Even the casual baseball fan knows all about Kirk Gibson and his legendary walk-off home run. The serious baseball fan knows Dennis Eckersley gave up the home run. The dedicated Dodgers fan knows Mike Davis drew the walk ahead of Gibson.
But even the most diehard among Dodgers fans would struggle to identify the winning pitcher that night.
Blake Treinen, meet Alejandro Pena.
Freddie Freeman made a winner out of Treinen and all the Dodgers on Friday, blasting the first walk-off grand slam in the 121-year history of the World Series, sending a city into delirium and prompting instant mashups of the Gibson and Freeman home runs.
Treinen rescued the Dodgers in the ninth inning of Game 1 against the mighty New York Yankees. The Dodgers rescued him in the 10th inning, when Freeman hit a home run so dramatic it was branded as legendary as soon as it landed.
“That,” Treinen said, “was pretty sick.”
Treinen has emerged as the most dependable arm in a deep bullpen. He gave up one run in August, no runs in September. He had given up one run in October.
In the ninth inning of a tie game, the Dodgers asked Treinen to replace Michael Kopech with the potential winning run on second base. The Dodgers walked Juan Soto intentionally, so Treinen would face presumptive American League most valuable player Aaron Judge.
“There is peace about it,” Treinen said. “There is a peace when you go out and just let it be what it is. You can let the situation get big, or you can just try to live in it and enjoy it.”
Treinen called it a “pick your poison” situation. Neither Soto nor Judge is a welcome sight at the plate, but with Judge the Dodgers had the right-handed Treinen facing a right-handed batter.
Jack Flaherty, the Dodgers’ starter, struck out Judge three times.
“He’s not a guy that you necessarily go in looking to strike out,” Treinen said, “because he is a great hitter. But every hitter gives you a window every now and again. Right there, we were just trying to get some weak contact, or at least change the eye level, and fortunately we got a popup.”
Said Kopech: “Blake has cleaned up after me already some in this postseason, so for him to come and do what he needed to do right there was huge.”
As Treinen returned to the dugout, Kiké Hernández asked him a question.
“Do you want me to end this?” Hernández asked.
That would not be the scripted ending on this evening. The Dodgers were retired in order in the ninth, with Hernández flying out to end the inning.
In the 10th, Treinen gave up a run when Jazz Chisholm Jr. singled, stole second base, stole third base and scored on a force play. During the regular season, eight of nine runners stole successfully against Treinen.
The Yankees led, 3-2.
“Initially,” Treinen said, “pretty bummed that I would be the one with an L next to my name.”
Hernández again told Treinen the Dodgers would pick him up. After the game, Hernández said he had anticipated Shohei Ohtani would hit the walk-off home run.
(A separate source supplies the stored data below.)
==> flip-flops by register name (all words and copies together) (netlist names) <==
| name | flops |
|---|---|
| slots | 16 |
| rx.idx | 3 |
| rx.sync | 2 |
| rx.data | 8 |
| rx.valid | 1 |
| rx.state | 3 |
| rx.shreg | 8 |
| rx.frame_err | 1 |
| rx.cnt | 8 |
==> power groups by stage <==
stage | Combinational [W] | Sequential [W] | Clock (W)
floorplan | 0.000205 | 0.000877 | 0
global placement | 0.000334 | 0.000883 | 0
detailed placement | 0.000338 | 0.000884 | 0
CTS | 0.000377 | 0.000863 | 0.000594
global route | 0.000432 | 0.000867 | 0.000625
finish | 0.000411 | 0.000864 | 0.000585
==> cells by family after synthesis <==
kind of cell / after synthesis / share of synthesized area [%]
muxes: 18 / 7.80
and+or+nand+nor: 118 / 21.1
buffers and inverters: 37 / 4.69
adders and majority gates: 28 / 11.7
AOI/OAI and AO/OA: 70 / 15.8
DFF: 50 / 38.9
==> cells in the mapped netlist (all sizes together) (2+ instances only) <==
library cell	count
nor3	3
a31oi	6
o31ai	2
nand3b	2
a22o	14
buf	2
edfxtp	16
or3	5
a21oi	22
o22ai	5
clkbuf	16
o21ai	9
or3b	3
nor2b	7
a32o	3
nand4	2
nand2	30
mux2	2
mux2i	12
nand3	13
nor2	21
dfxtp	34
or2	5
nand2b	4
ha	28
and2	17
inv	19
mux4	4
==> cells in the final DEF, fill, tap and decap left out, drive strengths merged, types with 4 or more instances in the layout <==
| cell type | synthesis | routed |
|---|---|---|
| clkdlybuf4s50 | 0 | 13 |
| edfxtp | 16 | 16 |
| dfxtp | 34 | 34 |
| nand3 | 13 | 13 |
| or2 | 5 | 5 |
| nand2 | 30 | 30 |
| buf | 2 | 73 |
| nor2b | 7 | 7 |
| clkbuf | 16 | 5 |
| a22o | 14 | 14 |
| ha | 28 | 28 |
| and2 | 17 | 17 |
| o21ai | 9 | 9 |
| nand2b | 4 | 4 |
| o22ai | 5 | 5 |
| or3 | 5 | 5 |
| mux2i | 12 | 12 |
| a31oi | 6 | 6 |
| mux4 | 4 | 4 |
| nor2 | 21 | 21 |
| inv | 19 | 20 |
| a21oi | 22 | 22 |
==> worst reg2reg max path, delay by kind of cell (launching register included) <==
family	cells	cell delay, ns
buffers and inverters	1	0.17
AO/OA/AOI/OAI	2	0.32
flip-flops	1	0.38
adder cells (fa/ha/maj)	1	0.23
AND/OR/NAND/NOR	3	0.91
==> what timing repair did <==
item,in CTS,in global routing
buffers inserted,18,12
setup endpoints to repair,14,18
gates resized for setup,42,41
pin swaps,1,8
[src/rtl/pp_mul_share_arbiter.sv]
// Round-robin arbiter sharing one pipelined 12x12->24 multiplier among NUM_REQ requesters.
// Optional PP_MUL_ARB_PRIO_EN: requester 0 gets strict priority over the round-robin group.
module pp_mul_share_arbiter #(
  parameter int unsigned NUM_REQ = 4,
  parameter int unsigned ID_W    = 2,
  parameter int unsigned MUL_LAT = 3
) (
  input  logic                  ap_clk,
  input  logic                  ap_rst_n,
  input  logic [NUM_REQ-1:0]    req_valid,
  output logic [NUM_REQ-1:0]    req_ready,
  input  logic [NUM_REQ*12-1:0] req_a,
  input  logic [NUM_REQ*12-1:0] req_b,
  output logic                  mul_ce,
  output logic [11:0]           mul_din0,
  output logic [11:0]           mul_din1,
  input  logic [23:0]           mul_dout,
  output logic                  rsp_valid,
  input  logic                  rsp_ready,
  output logic [23:0]           rsp_data,
  output logic [ID_W-1:0]       rsp_id
);

  logic [MUL_LAT:1] vld;
  logic [ID_W-1:0]  tag [1:MUL_LAT];
  logic [ID_W-1:0]  rr_ptr;
  logic             stall;
  logic             grant_any;
  logic             upd_ptr;
  logic [ID_W-1:0]  grant_idx;
  logic [ID_W:0]    cand;
  logic [NUM_REQ-1:0] valid_sh;
  int unsigned      sel_sh;

  assign stall  = vld[MUL_LAT] & ~rsp_ready;
  assign mul_ce = ~stall;

  always_comb begin
    grant_any = 1'b0;
    grant_idx = rr_ptr;
    upd_ptr   = 1'b0;
    cand      = '0;
    valid_sh  = '0;
    if (!stall) begin
      // scan from rr_ptr upward, wrapping modulo NUM_REQ
      for (int unsigned k = 0; k < NUM_REQ; k++) begin
        cand = {1'b0, rr_ptr} + (ID_W+1)'(k);
        if (cand >= (ID_W+1)'(NUM_REQ))
          cand = cand - (ID_W+1)'(NUM_REQ);
        valid_sh = req_valid >> cand;
        if (!grant_any && valid_sh[0]) begin
          grant_any = 1'b1;
          grant_idx = cand[ID_W-1:0];
        end
      end
      upd_ptr = grant_any;
`ifdef PP_MUL_ARB_PRIO_EN
      // requester 0 overrides the rotation and leaves rr_ptr untouched
      if (req_valid[0]) begin
        grant_any = 1'b1;
        grant_idx = '0;
        upd_ptr   = 1'b0;
      end
`endif
    end
  end

  always_comb begin
    req_ready = '0;
    if (grant_any)
      req_ready = NUM_REQ'(1) << grant_idx;
  end

  assign sel_sh   = 32'(grant_idx) * 12;
  assign mul_din0 = 12'(req_a >> sel_sh);
  assign mul_din1 = 12'(req_b >> sel_sh);

  always_ff @(posedge ap_clk or negedge ap_rst_n) begin
    if (!ap_rst_n) begin
      vld    <= '0;
      rr_ptr <= '0;
      for (int unsigned k = 1; k <= MUL_LAT; k++)
        tag[k] <= '0;
    end else begin
      if (mul_ce) begin
        vld[1] <= grant_any;
        tag[1] <= grant_idx;
        for (int unsigned k = 2; k <= MUL_LAT; k++) begin
          vld[k] <= vld[k-1];
          tag[k] <= tag[k-1];
        end
      end
      if (upd_ptr) begin
        if (grant_idx == ID_W'(NUM_REQ-1))
          rr_ptr <= '0;
        else
          rr_ptr <= grant_idx + 1'b1;
      end
    end
  end

  assign rsp_valid = vld[MUL_LAT];
  assign rsp_data  = mul_dout;
  assign rsp_id    = tag[MUL_LAT];

endmodule

[config.mk]
export PLATFORM = sky130hd
export DESIGN_NAME = pp_mul_share_arbiter
export DESIGN_NICKNAME = d
export VERILOG_FILES = /design/src/rtl/pp_mul_share_arbiter.sv
export SDC_FILE = /design/constraint.sdc
export NUM_CORES = 1
export LEC_CHECK = 0
export ABC_CLOCK_PERIOD_IN_PS = 2650
export BUFFER_PORTS_ARGS = -buffer_cell sky130_fd_sc_hd__buf_2
export CELL_PAD_IN_SITES_DETAIL_PLACEMENT = 1
export CELL_PAD_IN_SITES_GLOBAL_PLACEMENT = 2
export CORE_MARGIN = 8
export CORE_UTILIZATION = 16
export CTS_CLUSTER_SIZE = 28
export DETAILED_ROUTE_END_ITERATION = 7
export PLACE_DENSITY_LB_ADDON = 0.1
export RECOVER_POWER = 100
export SETUP_SLACK_MARGIN = 0.3
export SYNTH_ARGS = -nofsm -noshare
export SYNTH_HDL_FRONTEND = slang
export SYNTH_SLANG_ARGS = --single-unit
[constraint.sdc]
create_clock -name ap_clk -period 2.65 [get_ports ap_clk]
set_clock_uncertainty 0.2 [all_clocks]
set_input_delay 0.265 -clock ap_clk [delete_from_list [all_inputs] [get_ports ap_clk]]
set_output_delay 0.265 -clock ap_clk [all_outputs]
set_load 0.005 [all_outputs]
“Fairy-tale ending,” Hernández said.
Instead, Freeman hit the walk-off home run — and how about the guy who barely could walk delivering his own fairy-tale ending?
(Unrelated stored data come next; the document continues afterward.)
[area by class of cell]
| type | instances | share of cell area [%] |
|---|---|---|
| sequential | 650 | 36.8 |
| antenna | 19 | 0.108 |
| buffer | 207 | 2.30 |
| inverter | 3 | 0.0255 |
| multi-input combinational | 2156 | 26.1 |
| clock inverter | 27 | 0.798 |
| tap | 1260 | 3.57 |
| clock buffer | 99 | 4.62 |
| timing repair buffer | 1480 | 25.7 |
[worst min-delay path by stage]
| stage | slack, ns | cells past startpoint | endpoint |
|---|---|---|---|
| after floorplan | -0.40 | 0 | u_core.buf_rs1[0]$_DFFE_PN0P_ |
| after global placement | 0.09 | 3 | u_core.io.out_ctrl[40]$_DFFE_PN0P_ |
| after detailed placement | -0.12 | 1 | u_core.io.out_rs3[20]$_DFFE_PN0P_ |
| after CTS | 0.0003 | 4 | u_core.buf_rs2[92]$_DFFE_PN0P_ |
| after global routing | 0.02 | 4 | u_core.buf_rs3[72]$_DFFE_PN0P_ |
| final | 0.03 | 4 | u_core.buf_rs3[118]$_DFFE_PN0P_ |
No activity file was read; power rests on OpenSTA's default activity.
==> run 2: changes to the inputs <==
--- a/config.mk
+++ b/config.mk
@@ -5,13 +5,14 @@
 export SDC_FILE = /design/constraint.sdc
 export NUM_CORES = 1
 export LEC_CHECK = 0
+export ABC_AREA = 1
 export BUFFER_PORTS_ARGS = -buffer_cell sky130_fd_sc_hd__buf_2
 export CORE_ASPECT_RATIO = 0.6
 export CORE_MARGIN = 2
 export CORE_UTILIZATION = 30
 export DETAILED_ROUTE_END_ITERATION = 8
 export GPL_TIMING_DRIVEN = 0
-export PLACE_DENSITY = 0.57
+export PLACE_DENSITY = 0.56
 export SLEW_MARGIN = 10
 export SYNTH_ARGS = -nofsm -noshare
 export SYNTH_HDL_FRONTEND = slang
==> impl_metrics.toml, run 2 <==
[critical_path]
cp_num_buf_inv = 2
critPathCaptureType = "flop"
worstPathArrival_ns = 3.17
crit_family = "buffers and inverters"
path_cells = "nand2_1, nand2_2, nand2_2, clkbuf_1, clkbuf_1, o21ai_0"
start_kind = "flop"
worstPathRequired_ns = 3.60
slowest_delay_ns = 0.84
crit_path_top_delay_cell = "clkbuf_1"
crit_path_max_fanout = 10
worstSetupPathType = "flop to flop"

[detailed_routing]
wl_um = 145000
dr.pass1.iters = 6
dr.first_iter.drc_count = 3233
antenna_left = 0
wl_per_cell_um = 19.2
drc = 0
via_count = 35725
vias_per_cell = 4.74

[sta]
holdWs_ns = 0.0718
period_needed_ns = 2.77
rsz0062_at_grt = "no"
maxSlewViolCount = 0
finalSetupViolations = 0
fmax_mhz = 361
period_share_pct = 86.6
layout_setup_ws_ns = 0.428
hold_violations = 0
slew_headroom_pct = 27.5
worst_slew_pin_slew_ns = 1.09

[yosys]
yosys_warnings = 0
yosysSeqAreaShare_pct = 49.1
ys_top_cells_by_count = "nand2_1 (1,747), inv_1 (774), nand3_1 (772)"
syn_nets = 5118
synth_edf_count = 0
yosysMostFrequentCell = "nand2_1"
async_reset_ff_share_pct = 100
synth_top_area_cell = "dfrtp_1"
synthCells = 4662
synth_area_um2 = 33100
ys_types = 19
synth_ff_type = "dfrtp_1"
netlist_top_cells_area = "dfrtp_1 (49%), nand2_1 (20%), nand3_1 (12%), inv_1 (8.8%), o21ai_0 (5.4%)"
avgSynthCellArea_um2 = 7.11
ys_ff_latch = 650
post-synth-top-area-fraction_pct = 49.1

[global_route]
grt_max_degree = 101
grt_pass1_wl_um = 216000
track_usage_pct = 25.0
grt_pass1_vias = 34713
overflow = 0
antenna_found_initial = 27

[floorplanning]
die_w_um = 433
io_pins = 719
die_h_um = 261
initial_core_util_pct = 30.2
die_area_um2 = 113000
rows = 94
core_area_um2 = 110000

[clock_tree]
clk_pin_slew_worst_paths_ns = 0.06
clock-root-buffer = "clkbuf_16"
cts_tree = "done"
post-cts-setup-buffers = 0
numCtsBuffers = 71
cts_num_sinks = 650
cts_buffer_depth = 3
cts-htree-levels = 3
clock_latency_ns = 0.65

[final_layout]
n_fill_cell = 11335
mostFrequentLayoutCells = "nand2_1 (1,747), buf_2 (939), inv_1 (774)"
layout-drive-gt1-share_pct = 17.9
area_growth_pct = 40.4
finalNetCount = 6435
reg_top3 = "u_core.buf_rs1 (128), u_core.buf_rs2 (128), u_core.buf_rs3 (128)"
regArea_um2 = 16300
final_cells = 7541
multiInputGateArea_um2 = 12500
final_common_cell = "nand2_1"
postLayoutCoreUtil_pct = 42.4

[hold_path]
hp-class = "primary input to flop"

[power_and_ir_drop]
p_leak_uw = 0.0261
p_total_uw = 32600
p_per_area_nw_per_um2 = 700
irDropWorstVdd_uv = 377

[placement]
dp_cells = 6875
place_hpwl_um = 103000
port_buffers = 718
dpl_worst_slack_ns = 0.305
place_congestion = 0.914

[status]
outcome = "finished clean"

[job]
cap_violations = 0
“It was barely off the bat before I started blacking out and trying to get to the field. I almost fell over the rail,” Kopech said. “Freddie is a bad man.”
Treinen rushed the plate to join the teammates enveloping Freeman in a huge hug reminiscent of 1988.
“I don’t think I’ve ever seen a team stay on the field for 20 minutes after the final play just to watch in awe and soak in the fans,” Treinen said. “That was the most incredible moment in baseball I’ve been blessed to see.”
Legendary hero: Freeman.
Winning pitcher, with the first World Series victory of his career: Treinen.
“I never thought of that,” Treinen said. “Add it to the list of gratitude for the big guy upstairs.”